(Stored data entries)
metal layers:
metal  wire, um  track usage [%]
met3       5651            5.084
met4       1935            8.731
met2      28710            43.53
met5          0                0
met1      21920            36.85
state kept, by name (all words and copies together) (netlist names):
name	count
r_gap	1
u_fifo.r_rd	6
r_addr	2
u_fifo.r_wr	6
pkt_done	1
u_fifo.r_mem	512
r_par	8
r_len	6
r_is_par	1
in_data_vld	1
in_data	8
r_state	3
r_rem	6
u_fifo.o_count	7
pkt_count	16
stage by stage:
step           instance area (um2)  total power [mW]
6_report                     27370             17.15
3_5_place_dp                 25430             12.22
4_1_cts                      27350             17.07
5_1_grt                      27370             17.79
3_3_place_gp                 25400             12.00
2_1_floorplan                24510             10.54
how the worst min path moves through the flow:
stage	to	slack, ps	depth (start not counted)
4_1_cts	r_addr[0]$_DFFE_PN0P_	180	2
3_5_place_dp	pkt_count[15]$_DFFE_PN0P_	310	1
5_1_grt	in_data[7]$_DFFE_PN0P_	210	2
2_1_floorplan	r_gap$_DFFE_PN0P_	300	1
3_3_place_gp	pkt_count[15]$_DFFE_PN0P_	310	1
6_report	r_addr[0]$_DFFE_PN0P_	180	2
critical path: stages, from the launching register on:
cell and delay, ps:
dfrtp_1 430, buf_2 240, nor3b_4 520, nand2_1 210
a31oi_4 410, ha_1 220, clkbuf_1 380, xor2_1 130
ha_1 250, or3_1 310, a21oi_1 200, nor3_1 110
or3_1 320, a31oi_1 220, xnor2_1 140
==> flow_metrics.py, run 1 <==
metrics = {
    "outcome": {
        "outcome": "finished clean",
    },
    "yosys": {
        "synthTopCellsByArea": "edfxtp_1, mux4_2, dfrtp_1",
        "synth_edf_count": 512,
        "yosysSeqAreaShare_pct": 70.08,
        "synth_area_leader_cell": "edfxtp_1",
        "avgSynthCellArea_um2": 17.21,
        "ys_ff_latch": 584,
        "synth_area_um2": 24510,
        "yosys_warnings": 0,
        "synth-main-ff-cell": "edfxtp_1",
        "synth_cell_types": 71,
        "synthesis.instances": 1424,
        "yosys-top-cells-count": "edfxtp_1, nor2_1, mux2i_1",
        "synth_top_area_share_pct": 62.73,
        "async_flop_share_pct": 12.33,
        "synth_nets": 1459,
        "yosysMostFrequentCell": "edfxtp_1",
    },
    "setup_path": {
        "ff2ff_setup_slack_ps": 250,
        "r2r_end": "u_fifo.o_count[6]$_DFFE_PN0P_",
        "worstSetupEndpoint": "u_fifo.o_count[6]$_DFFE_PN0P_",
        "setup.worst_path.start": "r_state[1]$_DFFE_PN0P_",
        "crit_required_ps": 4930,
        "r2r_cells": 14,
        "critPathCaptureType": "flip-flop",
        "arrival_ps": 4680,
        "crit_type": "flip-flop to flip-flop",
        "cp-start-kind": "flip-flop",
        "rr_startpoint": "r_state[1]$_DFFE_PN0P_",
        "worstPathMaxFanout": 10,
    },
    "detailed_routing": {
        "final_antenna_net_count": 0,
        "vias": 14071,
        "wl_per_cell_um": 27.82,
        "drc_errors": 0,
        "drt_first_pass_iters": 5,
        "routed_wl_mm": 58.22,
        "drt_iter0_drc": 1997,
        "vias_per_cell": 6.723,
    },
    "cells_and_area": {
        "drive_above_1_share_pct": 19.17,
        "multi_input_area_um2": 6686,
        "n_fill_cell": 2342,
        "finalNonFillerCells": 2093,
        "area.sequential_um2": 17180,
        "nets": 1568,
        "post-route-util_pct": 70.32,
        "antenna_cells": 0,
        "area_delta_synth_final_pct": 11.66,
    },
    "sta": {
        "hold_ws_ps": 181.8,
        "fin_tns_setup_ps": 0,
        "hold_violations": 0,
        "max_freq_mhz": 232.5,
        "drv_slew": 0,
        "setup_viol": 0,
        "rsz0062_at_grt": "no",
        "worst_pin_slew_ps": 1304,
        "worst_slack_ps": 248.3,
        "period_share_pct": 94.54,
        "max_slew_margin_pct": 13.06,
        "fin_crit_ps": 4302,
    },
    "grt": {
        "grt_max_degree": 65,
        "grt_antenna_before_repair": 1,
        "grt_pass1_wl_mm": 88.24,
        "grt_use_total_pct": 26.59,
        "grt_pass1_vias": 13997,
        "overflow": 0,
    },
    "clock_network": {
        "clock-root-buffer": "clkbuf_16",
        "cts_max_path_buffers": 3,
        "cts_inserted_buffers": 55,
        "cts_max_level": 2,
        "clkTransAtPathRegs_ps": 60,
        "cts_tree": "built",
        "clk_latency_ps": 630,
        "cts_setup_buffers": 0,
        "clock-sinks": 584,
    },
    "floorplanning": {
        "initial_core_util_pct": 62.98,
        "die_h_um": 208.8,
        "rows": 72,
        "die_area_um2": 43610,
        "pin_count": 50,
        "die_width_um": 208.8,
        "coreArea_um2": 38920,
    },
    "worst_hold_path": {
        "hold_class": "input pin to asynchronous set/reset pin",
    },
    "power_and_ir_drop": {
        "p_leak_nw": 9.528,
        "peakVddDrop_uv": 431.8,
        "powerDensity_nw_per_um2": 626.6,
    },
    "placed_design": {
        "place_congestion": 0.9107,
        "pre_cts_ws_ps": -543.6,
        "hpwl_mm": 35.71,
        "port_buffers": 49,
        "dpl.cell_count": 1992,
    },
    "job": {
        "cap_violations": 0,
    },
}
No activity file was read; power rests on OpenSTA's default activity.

What you need to do:
Retyping every line above exactly is all that is needed.

Written response:
metal layers:
metal  wire, um  track usage [%]
met3       5651            5.084
met4       1935            8.731
met2      28710            43.53
met5          0                0
met1      21920            36.85
state kept, by name (all words and copies together) (netlist names):
name	count
r_gap	1
u_fifo.r_rd	6
r_addr	2
u_fifo.r_wr	6
pkt_done	1
u_fifo.r_mem	512
r_par	8
r_len	6
r_is_par	1
in_data_vld	1
in_data	8
r_state	3
r_rem	6
u_fifo.o_count	7
pkt_count	16
stage by stage:
step           instance area (um2)  total power [mW]
6_report                     27370             17.15
3_5_place_dp                 25430             12.22
4_1_cts                      27350             17.07
5_1_grt                      27370             17.79
3_3_place_gp                 25400             12.00
2_1_floorplan                24510             10.54
how the worst min path moves through the flow:
stage	to	slack, ps	depth (start not counted)
4_1_cts	r_addr[0]$_DFFE_PN0P_	180	2
3_5_place_dp	pkt_count[15]$_DFFE_PN0P_	310	1
5_1_grt	in_data[7]$_DFFE_PN0P_	210	2
2_1_floorplan	r_gap$_DFFE_PN0P_	300	1
3_3_place_gp	pkt_count[15]$_DFFE_PN0P_	310	1
6_report	r_addr[0]$_DFFE_PN0P_	180	2
critical path: stages, from the launching register on:
cell and delay, ps:
dfrtp_1 430, buf_2 240, nor3b_4 520, nand2_1 210
a31oi_4 410, ha_1 220, clkbuf_1 380, xor2_1 130
ha_1 250, or3_1 310, a21oi_1 200, nor3_1 110
or3_1 320, a31oi_1 220, xnor2_1 140
==> flow_metrics.py, run 1 <==
metrics = {
    "outcome": {
        "outcome": "finished clean",
    },
    "yosys": {
        "synthTopCellsByArea": "edfxtp_1, mux4_2, dfrtp_1",
        "synth_edf_count": 512,
        "yosysSeqAreaShare_pct": 70.08,
        "synth_area_leader_cell": "edfxtp_1",
        "avgSynthCellArea_um2": 17.21,
        "ys_ff_latch": 584,
        "synth_area_um2": 24510,
        "yosys_warnings": 0,
        "synth-main-ff-cell": "edfxtp_1",
        "synth_cell_types": 71,
        "synthesis.instances": 1424,
        "yosys-top-cells-count": "edfxtp_1, nor2_1, mux2i_1",
        "synth_top_area_share_pct": 62.73,
        "async_flop_share_pct": 12.33,
        "synth_nets": 1459,
        "yosysMostFrequentCell": "edfxtp_1",
    },
    "setup_path": {
        "ff2ff_setup_slack_ps": 250,
        "r2r_end": "u_fifo.o_count[6]$_DFFE_PN0P_",
        "worstSetupEndpoint": "u_fifo.o_count[6]$_DFFE_PN0P_",
        "setup.worst_path.start": "r_state[1]$_DFFE_PN0P_",
        "crit_required_ps": 4930,
        "r2r_cells": 14,
        "critPathCaptureType": "flip-flop",
        "arrival_ps": 4680,
        "crit_type": "flip-flop to flip-flop",
        "cp-start-kind": "flip-flop",
        "rr_startpoint": "r_state[1]$_DFFE_PN0P_",
        "worstPathMaxFanout": 10,
    },
    "detailed_routing": {
        "final_antenna_net_count": 0,
        "vias": 14071,
        "wl_per_cell_um": 27.82,
        "drc_errors": 0,
        "drt_first_pass_iters": 5,
        "routed_wl_mm": 58.22,
        "drt_iter0_drc": 1997,
        "vias_per_cell": 6.723,
    },
    "cells_and_area": {
        "drive_above_1_share_pct": 19.17,
        "multi_input_area_um2": 6686,
        "n_fill_cell": 2342,
        "finalNonFillerCells": 2093,
        "area.sequential_um2": 17180,
        "nets": 1568,
        "post-route-util_pct": 70.32,
        "antenna_cells": 0,
        "area_delta_synth_final_pct": 11.66,
    },
    "sta": {
        "hold_ws_ps": 181.8,
        "fin_tns_setup_ps": 0,
        "hold_violations": 0,
        "max_freq_mhz": 232.5,
        "drv_slew": 0,
        "setup_viol": 0,
        "rsz0062_at_grt": "no",
        "worst_pin_slew_ps": 1304,
        "worst_slack_ps": 248.3,
        "period_share_pct": 94.54,
        "max_slew_margin_pct": 13.06,
        "fin_crit_ps": 4302,
    },
    "grt": {
        "grt_max_degree": 65,
        "grt_antenna_before_repair": 1,
        "grt_pass1_wl_mm": 88.24,
        "grt_use_total_pct": 26.59,
        "grt_pass1_vias": 13997,
        "overflow": 0,
    },
    "clock_network": {
        "clock-root-buffer": "clkbuf_16",
        "cts_max_path_buffers": 3,
        "cts_inserted_buffers": 55,
        "cts_max_level": 2,
        "clkTransAtPathRegs_ps": 60,
        "cts_tree": "built",
        "clk_latency_ps": 630,
        "cts_setup_buffers": 0,
        "clock-sinks": 584,
    },
    "floorplanning": {
        "initial_core_util_pct": 62.98,
        "die_h_um": 208.8,
        "rows": 72,
        "die_area_um2": 43610,
        "pin_count": 50,
        "die_width_um": 208.8,
        "coreArea_um2": 38920,
    },
    "worst_hold_path": {
        "hold_class": "input pin to asynchronous set/reset pin",
    },
    "power_and_ir_drop": {
        "p_leak_nw": 9.528,
        "peakVddDrop_uv": 431.8,
        "powerDensity_nw_per_um2": 626.6,
    },
    "placed_design": {
        "place_congestion": 0.9107,
        "pre_cts_ws_ps": -543.6,
        "hpwl_mm": 35.71,
        "port_buffers": 49,
        "dpl.cell_count": 1992,
    },
    "job": {
        "cap_violations": 0,
    },
}
No activity file was read; power rests on OpenSTA's default activity.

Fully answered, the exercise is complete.